▶ Records for processing:
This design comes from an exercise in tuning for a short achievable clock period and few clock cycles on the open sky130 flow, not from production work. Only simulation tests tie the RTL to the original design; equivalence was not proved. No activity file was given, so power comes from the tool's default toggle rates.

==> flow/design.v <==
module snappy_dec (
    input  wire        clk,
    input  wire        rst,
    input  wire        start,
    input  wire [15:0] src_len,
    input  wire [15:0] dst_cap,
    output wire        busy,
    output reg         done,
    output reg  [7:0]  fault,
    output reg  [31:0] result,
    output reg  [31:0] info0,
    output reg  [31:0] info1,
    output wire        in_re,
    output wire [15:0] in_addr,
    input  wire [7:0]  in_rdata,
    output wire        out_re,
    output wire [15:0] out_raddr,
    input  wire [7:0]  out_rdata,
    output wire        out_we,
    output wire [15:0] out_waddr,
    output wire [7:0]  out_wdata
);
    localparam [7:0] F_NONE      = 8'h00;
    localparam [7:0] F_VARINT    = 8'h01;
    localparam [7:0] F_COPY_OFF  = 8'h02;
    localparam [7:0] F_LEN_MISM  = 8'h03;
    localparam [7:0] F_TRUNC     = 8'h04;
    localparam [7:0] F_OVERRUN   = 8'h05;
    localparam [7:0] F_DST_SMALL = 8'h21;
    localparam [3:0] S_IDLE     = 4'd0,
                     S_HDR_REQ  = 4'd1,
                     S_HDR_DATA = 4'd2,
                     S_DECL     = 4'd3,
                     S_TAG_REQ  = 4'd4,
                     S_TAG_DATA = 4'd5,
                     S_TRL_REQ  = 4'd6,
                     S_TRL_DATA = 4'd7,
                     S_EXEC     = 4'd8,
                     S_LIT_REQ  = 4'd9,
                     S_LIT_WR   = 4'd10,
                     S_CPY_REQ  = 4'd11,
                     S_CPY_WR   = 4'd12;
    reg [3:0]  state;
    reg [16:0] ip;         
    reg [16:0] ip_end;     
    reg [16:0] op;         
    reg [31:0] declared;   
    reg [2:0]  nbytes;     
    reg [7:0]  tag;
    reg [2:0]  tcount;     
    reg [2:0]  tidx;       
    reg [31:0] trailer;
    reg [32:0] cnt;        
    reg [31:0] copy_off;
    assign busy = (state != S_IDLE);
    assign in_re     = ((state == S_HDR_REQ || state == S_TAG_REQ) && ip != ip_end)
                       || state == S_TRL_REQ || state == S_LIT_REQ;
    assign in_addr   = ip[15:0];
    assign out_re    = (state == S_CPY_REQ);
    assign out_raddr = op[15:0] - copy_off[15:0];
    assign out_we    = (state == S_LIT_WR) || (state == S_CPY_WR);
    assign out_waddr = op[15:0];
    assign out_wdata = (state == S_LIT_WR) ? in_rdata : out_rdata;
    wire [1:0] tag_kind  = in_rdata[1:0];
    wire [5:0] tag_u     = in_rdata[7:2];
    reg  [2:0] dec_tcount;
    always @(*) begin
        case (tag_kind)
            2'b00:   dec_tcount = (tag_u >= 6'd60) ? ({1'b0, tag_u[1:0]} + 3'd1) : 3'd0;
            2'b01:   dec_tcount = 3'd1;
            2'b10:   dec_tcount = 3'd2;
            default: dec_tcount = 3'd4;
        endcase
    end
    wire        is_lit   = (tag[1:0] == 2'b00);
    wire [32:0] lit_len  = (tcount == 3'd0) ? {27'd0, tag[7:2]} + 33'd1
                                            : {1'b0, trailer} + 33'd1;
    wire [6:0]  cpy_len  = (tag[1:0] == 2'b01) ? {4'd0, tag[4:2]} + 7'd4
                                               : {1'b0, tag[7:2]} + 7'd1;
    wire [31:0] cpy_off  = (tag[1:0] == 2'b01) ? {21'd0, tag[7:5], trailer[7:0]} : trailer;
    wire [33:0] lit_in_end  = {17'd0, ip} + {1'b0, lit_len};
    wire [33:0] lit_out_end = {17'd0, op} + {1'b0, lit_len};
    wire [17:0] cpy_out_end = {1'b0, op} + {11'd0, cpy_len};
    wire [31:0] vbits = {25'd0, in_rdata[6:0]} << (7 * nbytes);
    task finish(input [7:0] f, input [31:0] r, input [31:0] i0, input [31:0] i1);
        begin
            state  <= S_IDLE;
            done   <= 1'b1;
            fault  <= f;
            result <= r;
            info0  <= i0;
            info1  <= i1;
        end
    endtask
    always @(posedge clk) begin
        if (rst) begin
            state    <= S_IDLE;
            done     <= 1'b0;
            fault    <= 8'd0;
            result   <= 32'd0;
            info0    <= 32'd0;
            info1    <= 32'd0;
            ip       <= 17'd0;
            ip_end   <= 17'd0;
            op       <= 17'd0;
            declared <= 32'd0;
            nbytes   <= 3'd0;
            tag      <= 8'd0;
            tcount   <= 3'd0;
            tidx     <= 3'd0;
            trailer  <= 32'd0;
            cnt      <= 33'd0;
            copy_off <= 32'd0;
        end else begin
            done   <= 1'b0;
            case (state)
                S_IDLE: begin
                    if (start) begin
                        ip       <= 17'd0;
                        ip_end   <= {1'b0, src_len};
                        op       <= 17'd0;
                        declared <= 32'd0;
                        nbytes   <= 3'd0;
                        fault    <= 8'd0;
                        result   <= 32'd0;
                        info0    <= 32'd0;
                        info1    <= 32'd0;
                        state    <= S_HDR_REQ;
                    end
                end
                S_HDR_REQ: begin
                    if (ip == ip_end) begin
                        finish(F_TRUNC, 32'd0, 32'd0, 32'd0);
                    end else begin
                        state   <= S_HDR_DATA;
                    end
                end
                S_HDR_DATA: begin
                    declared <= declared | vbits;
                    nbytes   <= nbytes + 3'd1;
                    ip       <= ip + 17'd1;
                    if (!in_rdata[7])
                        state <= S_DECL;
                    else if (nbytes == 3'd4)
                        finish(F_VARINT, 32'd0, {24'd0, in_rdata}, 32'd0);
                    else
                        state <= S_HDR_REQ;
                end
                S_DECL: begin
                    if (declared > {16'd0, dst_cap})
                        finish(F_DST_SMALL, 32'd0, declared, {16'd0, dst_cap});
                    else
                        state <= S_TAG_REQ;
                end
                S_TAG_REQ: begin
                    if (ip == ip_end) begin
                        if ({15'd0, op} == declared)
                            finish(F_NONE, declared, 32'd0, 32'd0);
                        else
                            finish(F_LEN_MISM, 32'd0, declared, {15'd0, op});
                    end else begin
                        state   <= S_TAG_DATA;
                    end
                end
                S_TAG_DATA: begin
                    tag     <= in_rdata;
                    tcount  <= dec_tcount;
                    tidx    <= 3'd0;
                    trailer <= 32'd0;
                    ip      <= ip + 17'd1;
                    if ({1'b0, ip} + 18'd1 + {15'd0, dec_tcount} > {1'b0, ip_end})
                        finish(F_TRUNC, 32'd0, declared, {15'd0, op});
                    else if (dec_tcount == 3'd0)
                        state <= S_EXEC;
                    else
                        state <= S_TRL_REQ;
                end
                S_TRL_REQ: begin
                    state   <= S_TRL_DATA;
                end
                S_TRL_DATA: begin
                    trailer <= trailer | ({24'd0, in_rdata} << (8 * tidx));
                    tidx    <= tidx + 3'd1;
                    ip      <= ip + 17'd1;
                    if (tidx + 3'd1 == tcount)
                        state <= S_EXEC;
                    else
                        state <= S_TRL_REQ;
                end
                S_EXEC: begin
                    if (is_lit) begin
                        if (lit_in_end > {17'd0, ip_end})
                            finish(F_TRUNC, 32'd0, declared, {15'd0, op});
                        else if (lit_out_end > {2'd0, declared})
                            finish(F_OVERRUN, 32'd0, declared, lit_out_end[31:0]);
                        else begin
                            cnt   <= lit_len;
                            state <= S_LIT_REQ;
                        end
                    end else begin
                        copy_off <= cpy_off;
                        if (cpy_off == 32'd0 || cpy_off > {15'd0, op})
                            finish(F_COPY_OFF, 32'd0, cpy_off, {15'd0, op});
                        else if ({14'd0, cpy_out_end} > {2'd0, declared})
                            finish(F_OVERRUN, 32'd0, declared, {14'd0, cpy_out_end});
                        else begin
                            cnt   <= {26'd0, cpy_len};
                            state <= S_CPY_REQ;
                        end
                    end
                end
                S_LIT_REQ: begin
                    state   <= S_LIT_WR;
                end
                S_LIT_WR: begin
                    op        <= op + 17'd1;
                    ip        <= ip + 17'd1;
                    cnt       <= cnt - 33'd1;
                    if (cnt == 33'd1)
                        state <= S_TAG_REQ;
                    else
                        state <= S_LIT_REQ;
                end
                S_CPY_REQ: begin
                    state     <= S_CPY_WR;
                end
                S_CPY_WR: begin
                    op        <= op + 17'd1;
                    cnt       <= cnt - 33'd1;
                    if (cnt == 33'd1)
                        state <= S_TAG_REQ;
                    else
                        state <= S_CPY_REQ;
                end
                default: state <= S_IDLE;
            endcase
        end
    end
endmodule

--

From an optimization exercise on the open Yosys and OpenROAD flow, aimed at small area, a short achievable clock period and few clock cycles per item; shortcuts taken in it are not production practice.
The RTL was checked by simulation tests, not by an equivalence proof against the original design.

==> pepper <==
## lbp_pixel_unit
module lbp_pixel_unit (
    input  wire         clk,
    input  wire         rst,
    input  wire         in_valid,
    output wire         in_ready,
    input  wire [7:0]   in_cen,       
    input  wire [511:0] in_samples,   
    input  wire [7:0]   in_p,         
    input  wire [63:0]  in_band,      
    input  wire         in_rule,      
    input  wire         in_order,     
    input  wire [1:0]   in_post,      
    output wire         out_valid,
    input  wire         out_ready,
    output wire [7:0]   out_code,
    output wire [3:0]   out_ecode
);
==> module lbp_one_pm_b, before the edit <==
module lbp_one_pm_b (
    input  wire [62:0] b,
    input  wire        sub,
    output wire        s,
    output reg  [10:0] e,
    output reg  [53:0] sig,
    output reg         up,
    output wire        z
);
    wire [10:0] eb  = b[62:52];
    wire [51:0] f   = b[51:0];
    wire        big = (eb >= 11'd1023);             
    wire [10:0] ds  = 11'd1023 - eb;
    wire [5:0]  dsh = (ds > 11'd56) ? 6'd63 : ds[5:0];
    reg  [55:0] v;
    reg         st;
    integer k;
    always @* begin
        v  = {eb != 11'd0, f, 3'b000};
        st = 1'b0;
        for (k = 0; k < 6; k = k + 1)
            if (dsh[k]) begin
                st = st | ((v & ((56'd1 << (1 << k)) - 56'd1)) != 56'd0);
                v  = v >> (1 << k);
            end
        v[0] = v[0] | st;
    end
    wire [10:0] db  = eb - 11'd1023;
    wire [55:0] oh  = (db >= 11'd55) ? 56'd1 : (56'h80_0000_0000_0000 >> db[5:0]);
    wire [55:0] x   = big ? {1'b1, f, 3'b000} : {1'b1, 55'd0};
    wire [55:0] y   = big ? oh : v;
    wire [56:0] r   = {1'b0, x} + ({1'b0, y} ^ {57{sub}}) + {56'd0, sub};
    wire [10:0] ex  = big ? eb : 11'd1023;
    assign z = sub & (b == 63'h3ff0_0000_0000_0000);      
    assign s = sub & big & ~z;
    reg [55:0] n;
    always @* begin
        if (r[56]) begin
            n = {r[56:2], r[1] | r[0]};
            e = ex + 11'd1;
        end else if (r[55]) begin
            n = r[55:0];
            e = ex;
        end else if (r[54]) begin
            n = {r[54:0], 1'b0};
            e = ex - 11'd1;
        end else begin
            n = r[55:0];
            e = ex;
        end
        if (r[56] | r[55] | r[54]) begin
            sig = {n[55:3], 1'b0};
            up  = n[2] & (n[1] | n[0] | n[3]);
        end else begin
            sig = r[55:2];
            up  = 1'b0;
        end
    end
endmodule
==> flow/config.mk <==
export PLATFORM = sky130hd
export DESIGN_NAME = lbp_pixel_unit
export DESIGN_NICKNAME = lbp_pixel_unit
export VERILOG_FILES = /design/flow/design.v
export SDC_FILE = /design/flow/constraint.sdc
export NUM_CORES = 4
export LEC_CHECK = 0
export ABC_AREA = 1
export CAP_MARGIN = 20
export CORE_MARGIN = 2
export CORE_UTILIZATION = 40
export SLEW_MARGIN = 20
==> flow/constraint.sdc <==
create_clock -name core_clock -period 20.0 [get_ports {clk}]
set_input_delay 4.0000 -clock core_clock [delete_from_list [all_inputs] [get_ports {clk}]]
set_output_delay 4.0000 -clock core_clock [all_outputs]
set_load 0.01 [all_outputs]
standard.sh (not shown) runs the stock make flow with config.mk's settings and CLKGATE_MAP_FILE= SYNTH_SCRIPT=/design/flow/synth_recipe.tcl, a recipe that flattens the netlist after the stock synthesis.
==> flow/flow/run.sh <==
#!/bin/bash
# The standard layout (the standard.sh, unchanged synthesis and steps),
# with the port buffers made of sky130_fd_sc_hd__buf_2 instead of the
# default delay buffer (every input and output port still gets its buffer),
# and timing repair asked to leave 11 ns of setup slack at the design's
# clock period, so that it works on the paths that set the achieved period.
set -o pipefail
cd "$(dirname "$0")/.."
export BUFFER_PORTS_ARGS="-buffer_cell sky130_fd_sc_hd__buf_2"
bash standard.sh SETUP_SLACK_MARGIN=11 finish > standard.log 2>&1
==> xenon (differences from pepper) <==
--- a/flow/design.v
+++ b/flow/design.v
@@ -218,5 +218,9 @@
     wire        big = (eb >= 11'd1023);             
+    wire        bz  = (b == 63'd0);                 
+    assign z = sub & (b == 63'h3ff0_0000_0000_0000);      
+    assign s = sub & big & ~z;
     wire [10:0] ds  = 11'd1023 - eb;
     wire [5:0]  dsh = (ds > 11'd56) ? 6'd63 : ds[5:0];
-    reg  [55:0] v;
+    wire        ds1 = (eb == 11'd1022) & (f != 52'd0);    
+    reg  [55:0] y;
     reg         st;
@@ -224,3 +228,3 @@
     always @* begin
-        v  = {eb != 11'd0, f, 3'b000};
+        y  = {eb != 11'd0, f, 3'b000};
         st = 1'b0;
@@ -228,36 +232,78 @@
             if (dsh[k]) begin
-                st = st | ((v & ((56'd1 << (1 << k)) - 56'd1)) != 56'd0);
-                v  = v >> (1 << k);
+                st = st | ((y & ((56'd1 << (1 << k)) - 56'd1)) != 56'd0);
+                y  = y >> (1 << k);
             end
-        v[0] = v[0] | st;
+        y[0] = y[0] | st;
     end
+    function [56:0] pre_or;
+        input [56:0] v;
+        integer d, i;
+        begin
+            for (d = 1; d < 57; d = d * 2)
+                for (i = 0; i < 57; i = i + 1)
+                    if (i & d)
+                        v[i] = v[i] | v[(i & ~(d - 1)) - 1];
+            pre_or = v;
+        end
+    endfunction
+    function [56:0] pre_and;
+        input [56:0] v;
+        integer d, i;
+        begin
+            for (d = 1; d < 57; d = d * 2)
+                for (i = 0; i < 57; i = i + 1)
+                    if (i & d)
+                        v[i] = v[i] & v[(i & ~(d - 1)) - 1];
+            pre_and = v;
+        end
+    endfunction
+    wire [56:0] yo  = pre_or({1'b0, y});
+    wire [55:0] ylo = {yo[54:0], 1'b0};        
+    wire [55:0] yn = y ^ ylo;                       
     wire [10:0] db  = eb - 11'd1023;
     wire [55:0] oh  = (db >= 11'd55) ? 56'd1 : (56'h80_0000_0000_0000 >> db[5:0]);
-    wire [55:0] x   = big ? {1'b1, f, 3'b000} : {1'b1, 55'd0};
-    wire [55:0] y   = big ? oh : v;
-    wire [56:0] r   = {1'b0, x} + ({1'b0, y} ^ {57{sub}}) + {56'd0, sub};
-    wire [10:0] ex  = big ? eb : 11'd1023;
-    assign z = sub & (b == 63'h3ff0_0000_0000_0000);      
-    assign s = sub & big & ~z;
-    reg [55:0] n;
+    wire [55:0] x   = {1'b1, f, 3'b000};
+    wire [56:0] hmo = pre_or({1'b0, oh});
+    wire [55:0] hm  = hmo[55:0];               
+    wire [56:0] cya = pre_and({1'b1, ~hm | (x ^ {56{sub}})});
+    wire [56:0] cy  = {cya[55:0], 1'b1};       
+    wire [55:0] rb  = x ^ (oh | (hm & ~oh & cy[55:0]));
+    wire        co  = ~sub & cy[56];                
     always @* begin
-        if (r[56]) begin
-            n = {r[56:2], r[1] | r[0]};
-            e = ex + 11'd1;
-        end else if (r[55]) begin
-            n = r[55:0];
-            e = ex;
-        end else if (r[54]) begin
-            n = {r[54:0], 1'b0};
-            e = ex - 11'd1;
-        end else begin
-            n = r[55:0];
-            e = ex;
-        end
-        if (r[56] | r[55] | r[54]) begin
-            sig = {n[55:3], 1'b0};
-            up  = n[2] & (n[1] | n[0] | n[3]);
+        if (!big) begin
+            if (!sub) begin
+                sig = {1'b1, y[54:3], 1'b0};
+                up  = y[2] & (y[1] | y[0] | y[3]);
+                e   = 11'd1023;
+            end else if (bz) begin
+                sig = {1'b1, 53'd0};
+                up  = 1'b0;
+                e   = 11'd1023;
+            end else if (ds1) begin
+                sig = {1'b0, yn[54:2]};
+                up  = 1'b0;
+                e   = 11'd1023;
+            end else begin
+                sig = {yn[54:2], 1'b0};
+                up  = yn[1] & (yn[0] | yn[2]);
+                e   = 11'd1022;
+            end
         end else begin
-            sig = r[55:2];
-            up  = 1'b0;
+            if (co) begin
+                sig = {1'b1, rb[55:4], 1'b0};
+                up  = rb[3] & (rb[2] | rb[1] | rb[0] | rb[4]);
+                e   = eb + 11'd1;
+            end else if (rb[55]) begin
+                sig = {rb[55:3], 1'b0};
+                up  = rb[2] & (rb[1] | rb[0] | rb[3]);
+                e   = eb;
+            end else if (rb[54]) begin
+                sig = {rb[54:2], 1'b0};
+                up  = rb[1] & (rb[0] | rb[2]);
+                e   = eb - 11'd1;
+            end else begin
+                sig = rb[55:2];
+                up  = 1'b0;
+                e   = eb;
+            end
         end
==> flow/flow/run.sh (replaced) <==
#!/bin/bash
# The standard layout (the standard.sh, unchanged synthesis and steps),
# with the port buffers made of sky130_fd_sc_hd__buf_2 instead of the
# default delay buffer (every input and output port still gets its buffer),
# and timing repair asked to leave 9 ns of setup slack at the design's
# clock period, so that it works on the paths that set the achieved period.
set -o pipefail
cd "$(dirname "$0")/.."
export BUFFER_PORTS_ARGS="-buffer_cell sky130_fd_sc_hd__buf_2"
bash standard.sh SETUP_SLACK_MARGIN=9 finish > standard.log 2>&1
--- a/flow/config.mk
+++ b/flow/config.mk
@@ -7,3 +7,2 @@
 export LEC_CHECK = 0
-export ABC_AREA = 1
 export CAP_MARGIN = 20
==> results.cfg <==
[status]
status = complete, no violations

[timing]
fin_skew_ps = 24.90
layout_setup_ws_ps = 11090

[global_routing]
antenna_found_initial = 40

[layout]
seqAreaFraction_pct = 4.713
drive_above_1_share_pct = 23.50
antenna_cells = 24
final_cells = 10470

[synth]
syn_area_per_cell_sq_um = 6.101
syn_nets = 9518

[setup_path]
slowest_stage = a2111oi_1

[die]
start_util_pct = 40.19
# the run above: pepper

▶ Try it: Work out the count of lines in the data above containing the string "pepper". Give it alone.

▶ Answer to this exercise: 3